Traditionally, one would lean on the price-to-book ratio for financials, price-to-sales for growth and price-to-earnings for bigger companies with predictable earnings trends.
Below is an example of price-to-sales valuations for the Application Software industry. Our data goes back decades and it offers a wonderful way of assessing how the market is valuing an industry. We offer comparisons to its own 3yr avg and median, as well as comparisons to the respective industry, sector and overall market.

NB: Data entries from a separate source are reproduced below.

**src/wstm_pkg.sv**
```systemverilog
`default_nettype none

package wstm_pkg;

    localparam int TEXT_BITS  = 8;
    localparam int LEN_BITS   = 4;
    localparam int TOTAL_BITS = 20;
    localparam int OUT_ROW_BITS = 20;
    localparam int OUT_COL_BITS = 16;
    localparam int CFG_DATA_BITS = 64;
    localparam int CFG_ADDR_BITS = 4;

    localparam logic [TEXT_BITS-1:0] CASE_OFFSET = 8'd32;  // 'a' - 'A'
    localparam logic [TEXT_BITS-1:0] CH_NEWLINE  = 8'h0A;
    localparam logic [TEXT_BITS-1:0] CH_TAB      = 8'h09;
    localparam logic [TEXT_BITS-1:0] CH_SPACE    = 8'h20;
    localparam logic [TEXT_BITS-1:0] CH_UPPER_A  = 8'h41;
    localparam logic [TEXT_BITS-1:0] CH_UPPER_Z  = 8'h5A;

    // register index codes (byte address bit 3)
    localparam logic REG_PATTERN_CHARS  = 1'b0;
    localparam logic REG_PATTERN_LENGTH = 1'b1;

    // result kinds
    localparam logic KIND_MATCH   = 1'b0;
    localparam logic KIND_SUMMARY = 1'b1;

    typedef struct packed {
        logic [TEXT_BITS-1:0] text_byte;
        logic                 end_of_text;
    } in_item_t;

    typedef struct packed {
        logic                    result_kind;
        logic [OUT_ROW_BITS-1:0] match_row;
        logic [OUT_COL_BITS-1:0] match_column;
        logic [TOTAL_BITS-1:0]   match_total;
    } out_item_t;

    // per-cycle control broadcast to every cell
    typedef struct packed {
        logic advance;  // a non-whitespace byte moves through the chain
        logic clear;    // drop all pending candidates
    } cell_ctl_t;

    function automatic logic [TEXT_BITS-1:0] to_lower(input logic [TEXT_BITS-1:0] c);
        logic [TEXT_BITS-1:0] r;
        r = c;
        if (c >= CH_UPPER_A && c <= CH_UPPER_Z) begin
            r = c + CASE_OFFSET;
        end
        return r;
    endfunction

    function automatic logic is_blank(input logic [TEXT_BITS-1:0] c);
        return (c == CH_NEWLINE) || (c == CH_TAB) || (c == CH_SPACE);
    endfunction

endpackage

`default_nettype wire

```
**src/whitespace_skipping_text_matcher_top.sv**
```systemverilog
`default_nettype none

// Whitespace-skipping, case-insensitive pattern search over a byte stream.
//
// Input channel (s_*): one transfer carries one text byte, or an end-of-text
// marker. Bytes A-Z are folded to lower case; space, tab and newline inside a
// match are skipped. Overlapping matches are all reported.
// Output channel (m_*): a match result (row/column of the match start and the
// running total) when the last pattern character arrives, and a summary with
// the final total for every end-of-text transfer.
// Throughput: one byte per cycle while s_ready is high. Results are held in the
// output or skid register. Per-character comparison happens in a chain of
// MAX_PATTERN cells, each holding one partial match and passing it on.
// Output buffering is two deep (output register plus skid register), so the
// block keeps taking bytes while one result waits; s_ready drops only while
// both entries are full, i.e. when the receiver stalls for long.
// Reset (aresetn low, synchronous): position 1/1, total 0, no candidates,
// pattern 0, length 1. End of text returns position and total to reset
// values. APB: pattern_chars at 0x0, pattern_length at 0x8; any write drops
// pending candidates.
module whitespace_skipping_text_matcher_top
    import wstm_pkg::*;
#(
    parameter int MAX_PATTERN = 8,
    parameter int ROW_BITS    = 20,
    parameter int COLUMN_BITS = 16
) (
    input  wire logic                     aclk,
    input  wire logic                     aresetn,
    // text input
    input  wire logic                     s_valid,
    output logic                          s_ready,
    input  wire in_item_t                 s_data,
    // results
    output logic                          m_valid,
    input  wire logic                     m_ready,
    output out_item_t                     m_data,
    // configuration
    input  wire logic                     psel,
    input  wire logic                     penable,
    input  wire logic                     pwrite,
    input  wire logic [CFG_ADDR_BITS-1:0] paddr,
    input  wire logic [CFG_DATA_BITS-1:0] pwdata,
    output logic [CFG_DATA_BITS-1:0]      prdata,
    output logic                          pready
);

    // ---------------- configuration registers ----------------
    logic [CFG_DATA_BITS-1:0] pattern_reg;
    logic [LEN_BITS-1:0]      length_reg;
    logic                     cfg_wr;
    logic                     reg_sel;

    assign pready  = 1'b1;
    assign reg_sel = paddr[3];
    assign cfg_wr  = psel && penable && pwrite && pready;

    always_ff @(posedge aclk) begin
        if (!aresetn) begin
            pattern_reg <= '0;
            length_reg  <= LEN_BITS'(1);
        end else if (cfg_wr) begin
            unique case (reg_sel)
                REG_PATTERN_CHARS:  pattern_reg <= pwdata;
                REG_PATTERN_LENGTH: length_reg  <= pwdata[LEN_BITS-1:0];
                default: ;
            endcase
        end
    end

    always_comb begin
        unique case (reg_sel)
            REG_PATTERN_CHARS:  prdata = pattern_reg;
            REG_PATTERN_LENGTH: prdata = {{(CFG_DATA_BITS-LEN_BITS){1'b0}}, length_reg};
            default:            prdata = '0;
        endcase
    end

    // length clamped to 1..MAX_PATTERN
    logic [LEN_BITS-1:0] len_eff;
    always_comb begin
        priority if (length_reg == '0) begin
            len_eff = LEN_BITS'(1);
        end else if (length_reg > LEN_BITS'(MAX_PATTERN)) begin
            len_eff = LEN_BITS'(MAX_PATTERN);
        end else begin
            len_eff = length_reg;
        end
    end

    // ---------------- input decode ----------------
    logic                 in_xfer;
    logic                 eot_xfer;
    logic                 byte_xfer;
    logic [TEXT_BITS-1:0] lc_byte;
    logic                 blank;

    assign in_xfer   = s_valid && s_ready;
    assign eot_xfer  = in_xfer && s_data.end_of_text;
    assign byte_xfer = in_xfer && !s_data.end_of_text;
    assign lc_byte   = to_lower(s_data.text_byte);
    assign blank     = is_blank(lc_byte);

    // ---------------- position and total ----------------
    logic [ROW_BITS-1:0]    row_reg, row_next;
    logic [COLUMN_BITS-1:0] col_reg, col_next;
    logic [TOTAL_BITS-1:0]  found_reg, found_next;
    logic [TOTAL_BITS-1:0]  found_inc;

    // ---------------- candidate chain ----------------
    cell_ctl_t              ctl;
    logic [MAX_PATTERN-1:0] cand_valid;
    logic [MAX_PATTERN-1:0] cell_hit;
    logic [MAX_PATTERN-1:0] left_valid;
    logic [ROW_BITS-1:0]    cand_row [MAX_PATTERN];
    logic [COLUMN_BITS-1:0] cand_col [MAX_PATTERN];
    logic [ROW_BITS-1:0]    left_row [MAX_PATTERN];
    logic [COLUMN_BITS-1:0] left_col [MAX_PATTERN];

    assign ctl.advance = byte_xfer && !blank;
    assign ctl.clear   = cfg_wr || eot_xfer;

    // cell 0 starts a candidate at the current position
    assign left_valid[0] = 1'b1;
    assign left_row[0]   = row_reg;
    assign left_col[0]   = col_reg;

    for (genvar k = 0; k < MAX_PATTERN; k++) begin : g_cell
        if (k > 0) begin : g_link
            assign left_valid[k] = cand_valid[k-1];
            assign left_row[k]   = cand_row[k-1];
            assign left_col[k]   = cand_col[k-1];
        end

        wstm_cell #(
            .ROW_BITS    (ROW_BITS),
            .COLUMN_BITS (COLUMN_BITS)
        ) u_cell (
            .aclk       (aclk),
            .aresetn    (aresetn),
            .ctl        (ctl),
            .text_char  (lc_byte),
            .pat_char   (pattern_reg[TEXT_BITS*k +: TEXT_BITS]),
            .keep       ((LEN_BITS'(k) + LEN_BITS'(1)) < len_eff),
            .is_last    ((LEN_BITS'(k) + LEN_BITS'(1)) == len_eff),
            .left_valid (left_valid[k]),
            .left_row   (left_row[k]),
            .left_col   (left_col[k]),
            .valid      (cand_valid[k]),
            .row        (cand_row[k]),
            .col        (cand_col[k]),
            .hit        (cell_hit[k])
        );
    end

    // only the cell at the pattern end can hit, so an OR-mux suffices
    logic                   hit_any;
    logic [ROW_BITS-1:0]    hit_row;
    logic [COLUMN_BITS-1:0] hit_col;

    always_comb begin
        hit_row = '0;
        hit_col = '0;
        for (int k = 0; k < MAX_PATTERN; k++) begin
            hit_row = hit_row | (cell_hit[k] ? left_row[k] : '0);
            hit_col = hit_col | (cell_hit[k] ? left_col[k] : '0);
        end
    end

    assign hit_any   = |cell_hit;
    assign found_inc = (found_reg != '1) ? found_reg + TOTAL_BITS'(1) : found_reg;

    always_comb begin
        row_next   = row_reg;
        col_next   = col_reg;
        found_next = found_reg;
        if (eot_xfer) begin
            row_next   = ROW_BITS'(1);
            col_next   = COLUMN_BITS'(1);
            found_next = '0;
        end else if (byte_xfer) begin
            if (lc_byte == CH_NEWLINE) begin
                if (row_reg != '1) begin
                    row_next = row_reg + ROW_BITS'(1);
                end
                col_next = COLUMN_BITS'(1);
            end else if (col_reg != '1) begin
                col_next = col_reg + COLUMN_BITS'(1);
            end
            if (hit_any) begin
                found_next = found_inc;
            end
        end
    end

    always_ff @(posedge aclk) begin
        if (!aresetn) begin
            row_reg   <= ROW_BITS'(1);
            col_reg   <= COLUMN_BITS'(1);
            found_reg <= '0;
        end else begin
            row_reg   <= row_next;
            col_reg   <= col_next;
            found_reg <= found_next;
        end
    end

    // ---------------- result assembly ----------------
    logic      res_valid;
    out_item_t res;

    assign res_valid = eot_xfer || (byte_xfer && hit_any);

    always_comb begin
        if (s_data.end_of_text) begin
            res.result_kind  = KIND_SUMMARY;
            res.match_row    = '0;
            res.match_column = '0;
            res.match_total  = found_reg;
        end else begin
            res.result_kind  = KIND_MATCH;
            res.match_row    = OUT_ROW_BITS'(hit_row);
            res.match_column = OUT_COL_BITS'(hit_col);
            res.match_total  = found_inc;
        end
    end

    // ---------------- two-entry output buffer ----------------
    logic      m_valid_reg, m_valid_next;
    out_item_t m_data_reg, m_data_next;
    logic      skid_valid_reg, skid_valid_next;
    out_item_t skid_data_reg, skid_data_next;
    logic      pop;

    assign pop     = m_valid_reg && m_ready;
    assign s_ready = !skid_valid_reg;

    always_comb begin
        m_valid_next    = m_valid_reg;
        m_data_next     = m_data_reg;
        skid_valid_next = skid_valid_reg;
        skid_data_next  = skid_data_reg;
        if (skid_valid_reg) begin
            // no input transfer possible while the skid entry is full
            if (pop) begin
                m_data_next     = skid_data_reg;
                skid_valid_next = 1'b0;
            end
        end else if (res_valid && (!m_valid_reg || pop)) begin
            m_valid_next = 1'b1;
            m_data_next  = res;
        end else if (res_valid) begin
            skid_valid_next = 1'b1;
            skid_data_next  = res;
        end else if (pop) begin
            m_valid_next = 1'b0;
        end
    end

    always_ff @(posedge aclk) begin
        if (!aresetn) begin
            m_valid_reg    <= 1'b0;
            skid_valid_reg <= 1'b0;
        end else begin
            m_valid_reg    <= m_valid_next;
            skid_valid_reg <= skid_valid_next;
        end
        m_data_reg    <= m_data_next;
        skid_data_reg <= skid_data_next;
    end

    assign m_valid = m_valid_reg;
    assign m_data  = m_data_reg;

    // ---------------- assertions ----------------
    // skid entry is only ever filled behind a held output entry
    a_skid_behind_out: assert property (@(posedge aclk) disable iff (!aresetn)
        skid_valid_reg |-> m_valid_reg)
        else $error("skid entry valid without output entry");

    // at most one cell completes the pattern per byte
    a_single_hit: assert property (@(posedge aclk) disable iff (!aresetn)
        $onehot0(cell_hit))
        else $error("more than one cell hit");

    // end of text drops candidates and restarts position and total
    a_eot_restart: assert property (@(posedge aclk) disable iff (!aresetn)
        eot_xfer |=> (cand_valid == '0) && (found_reg == '0)
                     && (row_reg == ROW_BITS'(1)) && (col_reg == COLUMN_BITS'(1)))
        else $error("state not restarted after end of text");

    // a configuration write drops every pending candidate
    a_cfg_clears: assert property (@(posedge aclk) disable iff (!aresetn)
        cfg_wr |=> (cand_valid == '0))
        else $error("candidates survived a configuration write");

endmodule

`default_nettype wire

```
**src/wstm_cell.sv**
```systemverilog
`default_nettype none

// One candidate slot: holds the start position of a partial match.
module wstm_cell
    import wstm_pkg::*;
#(
    parameter int ROW_BITS    = 20,
    parameter int COLUMN_BITS = 16
) (
    input  wire logic                   aclk,
    input  wire logic                   aresetn,
    input  wire cell_ctl_t              ctl,
    input  wire logic [TEXT_BITS-1:0]   text_char,
    input  wire logic [TEXT_BITS-1:0]   pat_char,
    input  wire logic                   keep,      // slot lies below the last one
    input  wire logic                   is_last,   // slot completes the pattern
    input  wire logic                   left_valid,
    input  wire logic [ROW_BITS-1:0]    left_row,
    input  wire logic [COLUMN_BITS-1:0] left_col,
    output logic                        valid,
    output logic [ROW_BITS-1:0]         row,
    output logic [COLUMN_BITS-1:0]      col,
    output logic                        hit
);

    logic                   valid_reg, valid_next;
    logic [ROW_BITS-1:0]    row_reg, row_next;
    logic [COLUMN_BITS-1:0] col_reg, col_next;
    logic                   match;

    assign match = left_valid && (text_char == pat_char);
    assign hit   = ctl.advance && match && is_last;

    always_comb begin
        valid_next = valid_reg;
        row_next   = row_reg;
        col_next   = col_reg;
        if (ctl.clear) begin
            valid_next = 1'b0;
        end else if (ctl.advance) begin
            valid_next = match && keep;
            row_next   = left_row;
            col_next   = left_col;
        end
    end

    always_ff @(posedge aclk) begin
        if (!aresetn) begin
            valid_reg <= 1'b0;
        end else begin
            valid_reg <= valid_next;
        end
        row_reg <= row_next;
        col_reg <= col_next;
    end

    assign valid = valid_reg;
    assign row   = row_reg;
    assign col   = col_reg;

endmodule

`default_nettype wire
```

Why do valuations inflate? Several reasons. The most obvious is innovation and growth. A high growth stock will be richly valued based off future expectations. Another reason is Federal Reserve policy. Lower rates cause whole industries to undergo 'valuation expansion' as the attractiveness of equities increases and the debt burden lessens via carrying costs. Other times valuations blow out due to a speculative bubble. Eventually, in those instances, we could expect valuations to eventually revert back to the mean (average). If you're wondering what the mean is -- Stocklabs displays it at all times.

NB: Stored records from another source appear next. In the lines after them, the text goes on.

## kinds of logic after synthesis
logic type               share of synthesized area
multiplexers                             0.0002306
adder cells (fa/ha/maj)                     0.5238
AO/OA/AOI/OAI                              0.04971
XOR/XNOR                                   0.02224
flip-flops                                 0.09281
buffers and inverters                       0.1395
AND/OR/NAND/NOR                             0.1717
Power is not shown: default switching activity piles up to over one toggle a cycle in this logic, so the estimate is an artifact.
$ cat src/enhanced_clock_page_replacement.sv
// ----------------------------------------------------------------------------
// enhanced_clock_page_replacement
// Enhanced second-chance (clock) frame replacement with occupied, use and
// modified bits per frame and one clock hand.
// ----------------------------------------------------------------------------
// After reset the block runs a clearing pass over the frame table, during
// which s_tready stays low (frame_count writes are taken as usual). A request
// then steps through: install or release accept, write, post; reference
// accept, read, write back, post; select accept, scan start, a read and an
// evaluate per frame the hand visits, then post. Each hand step reads the
// single frame table RAM and writes back where it clears the use bit or takes
// a victim. Requests are handled one at a time; a finished result sits in the
// output register while the next request is accepted and worked on. Every
// request yields exactly one result; for anything but a select the
// result is all zero. frame_count may only be written while the block is idle.
// ----------------------------------------------------------------------------
module enhanced_clock_page_replacement
  import ecpr_pkg::*;
#(
  parameter int FRAMES = FRAMES_DEFAULT
) (
  input  logic                   clk,
  input  logic                   rst,
  // frame_count write
  input  logic                   cfg_valid,
  output logic                   cfg_ready,
  input  logic [COUNT_W-1:0]     cfg_data,
  // request stream
  input  logic                   s_tvalid,
  output logic                   s_tready,
  input  logic [IN_TDATA_W-1:0]  s_tdata,   // [5:0] frame_index, [6] is_write, [7] zero
  input  logic [ACTION_W-1:0]    s_tuser,   // [1:0] action
  // result stream
  output logic                   m_tvalid,
  input  logic                   m_tready,
  output logic [OUT_TDATA_W-1:0] m_tdata,   // [5:0] victim_frame, [6] victim_was_dirty, [7] zero
  output logic                   m_tuser    // [0] none_found
);

  cmd_t  cmd;
  stat_t stat;

  // frame_count is a plain register: always ready
  assign cfg_ready = 1'b1;

  // Sequencer: owns the request handshake and steps the datapath
  ecpr_ctrl u_ctrl (
    .clk     (clk),
    .rst     (rst),
    .s_tvalid(s_tvalid),
    .s_tuser (s_tuser),
    .s_tready(s_tready),
    .stat    (stat),
    .cmd     (cmd)
  );

  // Frame table, hand, scan counters and output register
  ecpr_dp #(
    .FRAMES(FRAMES)
  ) u_dp (
    .clk      (clk),
    .rst      (rst),
    .cfg_valid(cfg_valid),
    .cfg_data (cfg_data),
    .s_tdata  (s_tdata),
    .s_tuser  (s_tuser),
    .cmd      (cmd),
    .stat     (stat),
    .m_tvalid (m_tvalid),
    .m_tready (m_tready),
    .m_tdata  (m_tdata),
    .m_tuser  (m_tuser)
  );

endmodule
$ cat config.mk
export PLATFORM = sky130hd
export DESIGN_NAME = enhanced_clock_page_replacement
export DESIGN_NICKNAME = d
export VERILOG_FILES = /design/src/ecpr_pkg.sv /design/src/ecpr_ram.sv /design/src/ecpr_ctrl.sv /design/src/ecpr_dp.sv /design/src/enhanced_clock_page_replacement.sv
export SDC_FILE = /design/constraint.sdc
export NUM_CORES = 1
export LEC_CHECK = 0
export ABC_AREA = 1
export ABC_CLOCK_PERIOD_IN_PS = 9100
export BUFFER_PORTS_ARGS = -buffer_cell sky130_fd_sc_hd__buf_2
export CAP_MARGIN = 20
export CORE_ASPECT_RATIO = 1.75
export CORE_UTILIZATION = 65
export CTS_BUF_LIST = sky130_fd_sc_hd__clkbuf_16
export CTS_CLUSTER_SIZE = 20
export DETAILED_ROUTE_END_ITERATION = 12
export PLACE_DENSITY = 0.82
export RECOVER_POWER = 25
export SYNTH_ARGS = -nofsm -noshare
export SYNTH_HDL_FRONTEND = slang
export SYNTH_SLANG_ARGS = --single-unit
$ cat constraint.sdc
create_clock -name clk -period 9.1 [get_ports clk]
set_clock_uncertainty 0.2 [all_clocks]
set_input_delay 1.82 -clock clk [delete_from_list [all_inputs] [get_ports clk]]
set_output_delay 1.82 -clock clk [all_outputs]
set_load 0.01 [all_outputs]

Another way to use our valuation tools is via the screener by selecting % FPS target and % FPE target. Stocks have a tendency of gravitating close to their historical price-to-sales and price-to-earnings ratios. We offer insight into potential upside and downside for stocks by applying its median price-to-earnings and price-to-sales multiples to earnings and sales estimates for the forward year.
For example, here is something I worked out on a spreadsheet, before Stocklabs, back in 2017ish -- regarding HUBS.
Price: $122
Price-to-sales ratio: 9.7x
Shares outstanding: $39m
Market capitalization rate: $4.7b
Forward price-to-sales ratio based off sales estimates: 7.5x
Historical price-to-sales ratio: 11x
Price target: $180
Premium: +47%
Fast forward three years and HUBS has a market cap of $12.2b and is trading 16x sales. Since 2017, the company's growth has been in excess of 30%. In order to extrapolate a price target, you'd need to asses their sales over the next three years and apply a price-to-sales ratio to it. Clearly, the 16x price-to-sales ratio is a blow out, due to the current fever in SAAS stocks -- sending the stock +270% since 2017. However, even at the original 11x sales estimate from above, based on current sales the stock would be +60% over the past 3 years -- nearly double the SPY over the same time period.